▶ What you should do
Each of the lines from the one that contains "export DONT_BUFFER_PORTS = 1" to the end of the entries below should be output exactly.

Source data:
--
==> src/rtl/pipe_stall_ctrl_pkg.sv <==
// pipe_stall_ctrl_pkg: shared stall bus, multi-cycle op kinds and FSM encodings
package pipe_stall_ctrl_pkg;
  localparam int STALL_W = 6;
  localparam logic STOP = 1'b1;
  localparam logic NOT_STOP = 1'b0;
  typedef logic [STALL_W-1:0] stall_bus_t;
  typedef enum logic [1:0] {
    MC_NONE = 2'b00,
    MC_MADD = 2'b01,
    MC_DIV  = 2'b10,
    MC_RSVD = 2'b11
  } mc_kind_e;
  typedef enum logic [1:0] {
    MC_IDLE = 2'b00,
    MC_RUN  = 2'b01,
    MC_DONE = 2'b10
  } mc_state_e;
  localparam stall_bus_t STALL_EX   = {NOT_STOP, NOT_STOP, STOP, STOP, STOP, STOP};
  localparam stall_bus_t STALL_ID   = {NOT_STOP, NOT_STOP, NOT_STOP, STOP, STOP, STOP};
  localparam stall_bus_t STALL_IF   = {NOT_STOP, NOT_STOP, NOT_STOP, NOT_STOP, STOP, STOP};
  localparam stall_bus_t STALL_NONE = '0;
  function automatic logic mc_kind_valid(input logic [1:0] k);
    return k == MC_MADD || k == MC_DIV;
  endfunction
endpackage
File: config.mk
export PLATFORM = sky130hd
export DESIGN_NAME = rot_sequencer_flat
export DESIGN_NICKNAME = d
export VERILOG_FILES = /design/src/rtl/rot_sequencer_if.sv /design/src/rtl/rot_sequencer.sv /design/src/flat_wrapper.sv
export SDC_FILE = /design/constraint.sdc
export NUM_CORES = 1
export LEC_CHECK = 0
export ABC_AREA = 1
export BUFFER_PORTS_ARGS = -buffer_cell sky130_fd_sc_hd__buf_4
export CELL_PAD_IN_SITES_DETAIL_PLACEMENT = 2
export CELL_PAD_IN_SITES_GLOBAL_PLACEMENT = 2
export CORE_MARGIN = 2
export CORE_UTILIZATION = 25
export CTS_CLUSTER_SIZE = 24
export DETAILED_ROUTE_END_ITERATION = 10
export GPL_TIMING_DRIVEN = 0
export PLACE_DENSITY = 0.81
export SLEW_MARGIN = 20
export SYNTH_ARGS = -nofsm -noshare
export SYNTH_HDL_FRONTEND = slang
export SYNTH_SLANG_ARGS = --single-unit
File: constraint.sdc
create_clock -name clk -period 1.7 [get_ports clk]
set_clock_uncertainty 0.05 [all_clocks]
set_input_delay 0.085 -clock clk [delete_from_list [all_inputs] [get_ports clk]]
set_output_delay 0.085 -clock clk [all_outputs]
set_load 0.005 [all_outputs]
File: src/rtl/rot_sequencer_if.sv
// Handshake, operand and rotator-select bundle between a command source, the
// rotate sequencer and the external 4-bit combinational rotator.
interface rot_sequencer_if;
    logic       in_valid;
    logic       in_ready;
    logic [3:0] in_data;
    logic [1:0] in_op;
    logic [1:0] in_amt;
    logic [3:0] rot_I;
    logic       rot_x;
    logic       rot_y;
    logic [3:0] rot_b;
    logic       out_valid;
    logic       out_ready;
    logic [3:0] out_data;
    logic       busy;

    // Sequencer side
    modport slave (
        input  in_valid, in_data, in_op, in_amt, rot_b, out_ready,
        output in_ready, rot_I, rot_x, rot_y, out_valid, out_data, busy
    );

    // Command source / consumer / rotator side
    modport master (
        output in_valid, in_data, in_op, in_amt, rot_b, out_ready,
        input  in_ready, rot_I, rot_x, rot_y, out_valid, out_data, busy
    );
endinterface
===== config.mk =====
export PLATFORM = sky130hd
export DESIGN_NAME = gpio_debouncer
export DESIGN_NICKNAME = d
export VERILOG_FILES = /design/src/rtl/gpio_debouncer.sv
export SDC_FILE = /design/constraint.sdc
export NUM_CORES = 1
export LEC_CHECK = 0
export CAP_MARGIN = 20
export CORE_AREA = 2 2 77 115
export DETAILED_ROUTE_END_ITERATION = 10
export DIE_AREA = 0 0 79 117
export DONT_BUFFER_PORTS = 1
export GPL_TIMING_DRIVEN = 0
export PLACE_DENSITY = 0.74
export SLEW_MARGIN = 20
export SYNTH_ARGS = -nofsm -noshare
export SYNTH_HDL_FRONTEND = slang
export SYNTH_SLANG_ARGS = --single-unit

===== constraint.sdc =====
create_clock -name clock -period 2.3 [get_ports clock]
set_input_delay 0.23 -clock clock [delete_from_list [all_inputs] [get_ports clock]]
set_output_delay 0.23 -clock clock [all_outputs]
set_load 0.1 [all_outputs]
--
▶ Answer section
export DONT_BUFFER_PORTS = 1
export GPL_TIMING_DRIVEN = 0
export PLACE_DENSITY = 0.74
export SLEW_MARGIN = 20
export SYNTH_ARGS = -nofsm -noshare
export SYNTH_HDL_FRONTEND = slang
export SYNTH_SLANG_ARGS = --single-unit

===== constraint.sdc =====
create_clock -name clock -period 2.3 [get_ports clock]
set_input_delay 0.23 -clock clock [delete_from_list [all_inputs] [get_ports clock]]
set_output_delay 0.23 -clock clock [all_outputs]
set_load 0.1 [all_outputs]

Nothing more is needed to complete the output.